There appears to be little or no difference between Judge Quillian and myself as to the facts of this case and the controlling principles. We both proceed under the test approved by this court in Evans v. Caldwell, 52 Ga. App. 475 (184 SE 440) (1936), Porter v. Jack’s Cookie Co., 106 Ga. App. 497 (127 SE2d 313) (1962), and Gann v. Mills, 124 Ga. App. 238, 240 (183 SE2d 523) (1971), that "if the act is within the class of service which the employee has the authority from the employer to perform, the employer is bound though the employee is forbidden to perform the particular act. If the act is not within the class of service, the employer is not bound.”
The difficulty comes in applying the test to the undisputed facts; and the question before the court is how closely the employer may circumscribe the class of authorized acts. On the one hand we can safely say that instructions not to perform negligent acts would be too *306narrow, and this classification is universally held ineffectual. But on the other hand it seems no answer simply to say, though superficially appearing to do so, that the employers’ business was plumbing, that the employees were plumbers and were engaged in plumbing work at the time of the fire.
It is clear that two classes of plumbing work were involved here — (1) installation of original plumbing in new buildings under construction under written contract for a fixed price, and (2) repair and maintenance work, when requested by the owner, on existing buildings on a labor and materials per-job basis, but only under close supervision and with the employers’ prior specific approval of the employee in each instance. This distinction between unsupervised installation work and supervised repair work is neither arbitrary nor an afterthought to escape liability. The evidence is that use of a torch to make repairs on enclosed pipes in the completed and occupied buildings, where insulation, wiring, and other flammable and potentially hazardous materials were present, was more dangerous than the original installation of pipe in the framework of the buildings under construction; and for that reason the employees, at a meeting called for that very purpose, were instructed not to do that type of work without the employers’ personal supervision or express authorization in each instance.
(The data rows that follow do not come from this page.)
===== config.mk =====
export PLATFORM = sky130hd
export DESIGN_NAME = accel_vector_magnitude
export DESIGN_NICKNAME = d
export VERILOG_FILES = /design/src/sv/avm_pkg.sv /design/src/sv/accel_vector_magnitude.sv
export SDC_FILE = /design/constraint.sdc
export NUM_CORES = 2
export LEC_CHECK = 0
export BUFFER_PORTS_ARGS = -buffer_cell sky130_fd_sc_hd__clkbuf_2
export CAP_MARGIN = 30
export CORE_MARGIN = 2
export CORE_UTILIZATION = 29
export DETAILED_ROUTE_END_ITERATION = 12
export GPL_TIMING_DRIVEN = 0
export RECOVER_POWER = 25
export SETUP_SLACK_MARGIN = 0.3
export SLEW_MARGIN = 20
export SYNTH_ARGS = -nofsm -noshare
export SYNTH_HDL_FRONTEND = slang
export SYNTH_SLANG_ARGS = --single-unit

===== constraint.sdc =====
create_clock -name i_clk -period 12.55 [get_ports i_clk]
set_input_delay 1.255 -clock i_clk [delete_from_list [all_inputs] [get_ports i_clk]]
set_output_delay 1.255 -clock i_clk [all_outputs]
set_load 0.005 [all_outputs]

===== src/sv/avm_pkg.sv =====
// Package for the acceleration vector magnitude block: widths, pipeline sizes and root steps.
package avm_pkg;

    localparam int unsigned RAW_W     = 16;
    localparam int unsigned SQ_W      = 31;  // (2^15)^2 = 2^30 needs 31 bits
    localparam int unsigned SUM_W     = 32;  // 3 * 2^30 < 2^32
    localparam int unsigned ROOT_W    = 24;
    localparam int unsigned REM_W     = 26;
    localparam int unsigned RANGE_W   = 2;
    localparam int unsigned SCALE_W   = 6;
    localparam int unsigned PROD_W    = ROOT_W + SCALE_W;
    localparam int unsigned SHIFT_W   = PROD_W + 3;
    localparam int unsigned MICRO_W   = 25;
    localparam int unsigned FRAC_SH   = 8;
    localparam int unsigned PRE_SH    = 16;
    localparam int unsigned BITS_STG  = 2;   // root bits resolved per stage
    localparam int unsigned RT_STG    = ROOT_W / BITS_STG;
    localparam int unsigned NUM_STG   = RT_STG + 3;

    localparam logic [SCALE_W-1:0] SCALE_NUM = 6'd61;

    typedef struct packed {
        logic [REM_W-1:0]  rem;
        logic [ROOT_W-1:0] root;
    } t_rt_state;

    // Magnitude of a two's complement sample; the most negative value maps to 2^15.
    function automatic logic [RAW_W-1:0] abs16(input logic [RAW_W-1:0] u);
        abs16 = u[RAW_W-1] ? RAW_W'(~u + 1'b1) : u;
    endfunction

    // Radicand bit pair for step i of the root, radicand = sum << PRE_SH.
    function automatic logic [1:0] rad_pair(input logic [SUM_W-1:0] sum, input int unsigned i);
        logic [1:0] pair;
        pair = 2'b00;
        if (2 * i >= PRE_SH) begin
            pair = sum[2 * i - PRE_SH +: 2];
        end
        rad_pair = pair;
    endfunction

    // One restoring digit step: bring in two radicand bits, try root bit one.
    function automatic t_rt_state rt_step(input t_rt_state cur, input logic [1:0] pair);
        logic [REM_W+1:0] part;
        logic [REM_W+1:0] trial;
        t_rt_state        nxt;
        part  = {cur.rem, pair};
        trial = {2'b00, cur.root, 2'b01};
        if (part >= trial) begin
            nxt.rem  = REM_W'(part - trial);
            nxt.root = {cur.root[ROOT_W-2:0], 1'b1};
        end else begin
            nxt.rem  = REM_W'(part);
            nxt.root = {cur.root[ROOT_W-2:0], 1'b0};
        end
        rt_step = nxt;
    endfunction

endpackage


===== src/sv/accel_vector_magnitude.sv =====
// Three-axis acceleration vector magnitude: sum of squares, pipelined square root, scaling.
//
// Each input word carries one signed 16-bit sample per axis. The block returns
// floor(sqrt((x^2 + y^2 + z^2) << 16)), the raw magnitude with 8 fraction
// bits, and that value times 61 times the range multiplier (1 << range code)
// shifted right 8, the magnitude in micro-g. The datapath is a 15-stage
// pipeline: one stage squares the three axes, one adds them, twelve stages
// each resolve two bits of the 24-bit root, and one stage scales and holds
// the output word. A word is accepted every cycle when the output side keeps
// up. Each stage advances as soon as the stage after it is free, so a stalled
// output fills empty stages first and input ready only drops once every stage
// holds a word. Both ready outputs stay low while reset is held. The range
// code comes from a one-register write port that is ready whenever reset is
// released; write it only while no word is in flight. It resets to 0 (+-2 g).
module accel_vector_magnitude (
    input  logic                          i_clk,
    input  logic                          i_rst_n,
    input  logic                          i_cfg_valid,
    output logic                          o_cfg_ready,
    input  logic [avm_pkg::RANGE_W-1:0]   i_cfg_range_code,
    input  logic                          i_in_valid,
    output logic                          o_in_ready,
    input  logic signed [avm_pkg::RAW_W-1:0] i_raw_x,
    input  logic signed [avm_pkg::RAW_W-1:0] i_raw_y,
    input  logic signed [avm_pkg::RAW_W-1:0] i_raw_z,
    output logic                          o_out_valid,
    input  logic                          i_out_ready,
    output logic [avm_pkg::ROOT_W-1:0]    o_magnitude_raw_q8,
    output logic [avm_pkg::MICRO_W-1:0]   o_magnitude_micro_g
);

    localparam int unsigned NS      = avm_pkg::NUM_STG;
    localparam int unsigned RT      = avm_pkg::RT_STG;
    localparam int unsigned S_SQ    = 0;
    localparam int unsigned S_SUM   = 1;
    localparam int unsigned S_RT0   = 2;
    localparam int unsigned S_OUT   = NS - 1;

    // Range register
    logic [avm_pkg::RANGE_W-1:0] r_range_code;

    assign o_cfg_ready = i_rst_n;

    always_ff @(posedge i_clk) begin
        if (!i_rst_n) begin
            r_range_code <= '0;
        end else if (i_cfg_valid) begin
            r_range_code <= i_cfg_range_code;
        end
    end

    // Stage valid bits and advance chain
    logic [NS-1:0] r_vld;
    logic [NS-1:0] adv;

    always_comb begin
        adv[S_OUT] = !r_vld[S_OUT] || i_out_ready;
        for (int k = NS - 2; k >= 0; k--) begin
            adv[k] = !r_vld[k] || adv[k+1];
        end
    end

    assign o_in_ready  = adv[S_SQ] && i_rst_n;
    assign o_out_valid = r_vld[S_OUT];

    always_ff @(posedge i_clk) begin
        if (!i_rst_n) begin
            r_vld <= '0;
        end else begin
            if (adv[S_SQ]) begin
                r_vld[S_SQ] <= i_in_valid;
            end
            for (int k = 1; k < NS; k++) begin
                if (adv[k]) begin
                    r_vld[k] <= r_vld[k-1];
                end
            end
        end
    end

    // Square stage
    logic [avm_pkg::SQ_W-1:0] r_sq_x, r_sq_y, r_sq_z;
    logic [avm_pkg::RAW_W-1:0] mag_x, mag_y, mag_z;

    assign mag_x = avm_pkg::abs16(i_raw_x);
    assign mag_y = avm_pkg::abs16(i_raw_y);
    assign mag_z = avm_pkg::abs16(i_raw_z);

    always_ff @(posedge i_clk) begin
        if (adv[S_SQ]) begin
            r_sq_x <= avm_pkg::SQ_W'(mag_x * mag_x);
            r_sq_y <= avm_pkg::SQ_W'(mag_y * mag_y);
            r_sq_z <= avm_pkg::SQ_W'(mag_z * mag_z);
        end
    end

    // Sum stage
    logic [avm_pkg::SUM_W-1:0] r_sum;

    always_ff @(posedge i_clk) begin
        if (adv[S_SUM]) begin
            r_sum <= avm_pkg::SUM_W'(r_sq_x) + avm_pkg::SUM_W'(r_sq_y)
                   + avm_pkg::SUM_W'(r_sq_z);
        end
    end

    // Root stages: two digit steps each, most significant first
    avm_pkg::t_rt_state        r_rt    [RT];
    logic [avm_pkg::SUM_W-1:0] r_rt_sum[RT];

    for (genvar j = 0; j < RT; j++) begin : g_rt
        avm_pkg::t_rt_state        src;
        avm_pkg::t_rt_state        mid;
        avm_pkg::t_rt_state        n_rt;
        logic [avm_pkg::SUM_W-1:0] src_sum;

        if (j == 0) begin : g_first
            assign src     = '0;
            assign src_sum = r_sum;
        end else begin : g_next
            assign src     = r_rt[j-1];
            assign src_sum = r_rt_sum[j-1];
        end

        assign mid  = avm_pkg::rt_step(src,
                          avm_pkg::rad_pair(src_sum, avm_pkg::ROOT_W - 1 - 2 * j));
        assign n_rt = avm_pkg::rt_step(mid,
                          avm_pkg::rad_pair(src_sum, avm_pkg::ROOT_W - 2 - 2 * j));

        always_ff @(posedge i_clk) begin
            if (adv[S_RT0 + j]) begin
                r_rt[j]     <= n_rt;
                r_rt_sum[j] <= src_sum;
            end
        end
    end

    // Scale stage: q8 * 61, shift by range, drop 8 fraction bits
    logic [avm_pkg::ROOT_W-1:0]  root_fin;
    logic [avm_pkg::PROD_W-1:0]  prod;
    logic [avm_pkg::SHIFT_W-1:0] scaled;
    logic [avm_pkg::ROOT_W-1:0]  r_q8;
    logic [avm_pkg::MICRO_W-1:0] r_micro;

    assign root_fin = r_rt[RT-1].root;
    assign prod     = avm_pkg::PROD_W'(root_fin) * avm_pkg::PROD_W'(avm_pkg::SCALE_NUM);
    assign scaled   = avm_pkg::SHIFT_W'(prod) << r_range_code;

    always_ff @(posedge i_clk) begin
        if (adv[S_OUT]) begin
            r_q8    <= root_fin;
            r_micro <= scaled[avm_pkg::FRAC_SH +: avm_pkg::MICRO_W];
        end
    end

    assign o_magnitude_raw_q8  = r_q8;
    assign o_magnitude_micro_g = r_micro;

    // Checks
    localparam int unsigned RAD_W = avm_pkg::SUM_W + avm_pkg::PRE_SH;

    // A full pipeline with a stalled output must refuse input.
    a_full_stall: assert property (@(posedge i_clk) disable iff (!i_rst_n)
        (&r_vld && !i_out_ready) |-> !o_in_ready)
        else $error("input accepted while every stage is full and output stalled");

    // Last root stage: radicand equals root squared plus remainder.
    a_root_exact: assert property (@(posedge i_clk) disable iff (!i_rst_n)
        r_vld[S_RT0 + RT - 1] |->
            ({r_rt_sum[RT-1], {avm_pkg::PRE_SH{1'b0}}} ==
             RAD_W'(root_fin) * RAD_W'(root_fin) + RAD_W'(r_rt[RT-1].rem)))
        else $error("root and remainder do not rebuild the radicand");

    // Floor property: remainder never exceeds twice the root.
    a_root_floor: assert property (@(posedge i_clk) disable iff (!i_rst_n)
        r_vld[S_RT0 + RT - 1] |->
            ({1'b0, r_rt[RT-1].rem} <= {root_fin, 1'b0} + 1'b0))
        else $error("root is not the floor square root");

    // A held output word keeps its value while stalled.
    a_out_hold: assert property (@(posedge i_clk) disable iff (!i_rst_n)
        (o_out_valid && !i_out_ready) |=>
            ($stable(o_magnitude_raw_q8) && $stable(o_magnitude_micro_g)))
        else $error("stalled output word changed");

endmodule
Thus it is my view that there was a reasonable basis for the classification here and that the employers should have been allowed to select the servants to perform this hazardous work. That principle finds expression in the cases holding an employer not liable for the negligence of an unauthorized substitute servant. As stated in Carter v. Bishop, 209 Ga. 919, 928 (76 SE2d 784) (1953), quoting from Cowart v. Jordan, 75 Ga. App. 855, 860 (44 SE2d 804) (1947): "The relationship of master and servant can not be imposed upon a person without his consent, express or implied. The defendant was free to select his own servant.” And as this court said in Cooper v. Lowery, 4 Ga. App. 120, 121 (60 SE 1015) (1908): " 'Under the doctrine of respondeat superior, a master, however careful in the selection of his servant, is responsible to strangers for *307their negligence committed in the course of their employment. The doctrine is at best somewhat severe, and, if a man is to be held liable for the acts of his servants, he certainly should have the exclusive right to determine who they shall be.’ ”
Since the employers were denied this right, they should not be held accountable for the very negligence which their broken rule was designed to prevent. I respectfully dissent.
I am authorized to state that Chief Judge Bell and Judge Clark concur in this dissent.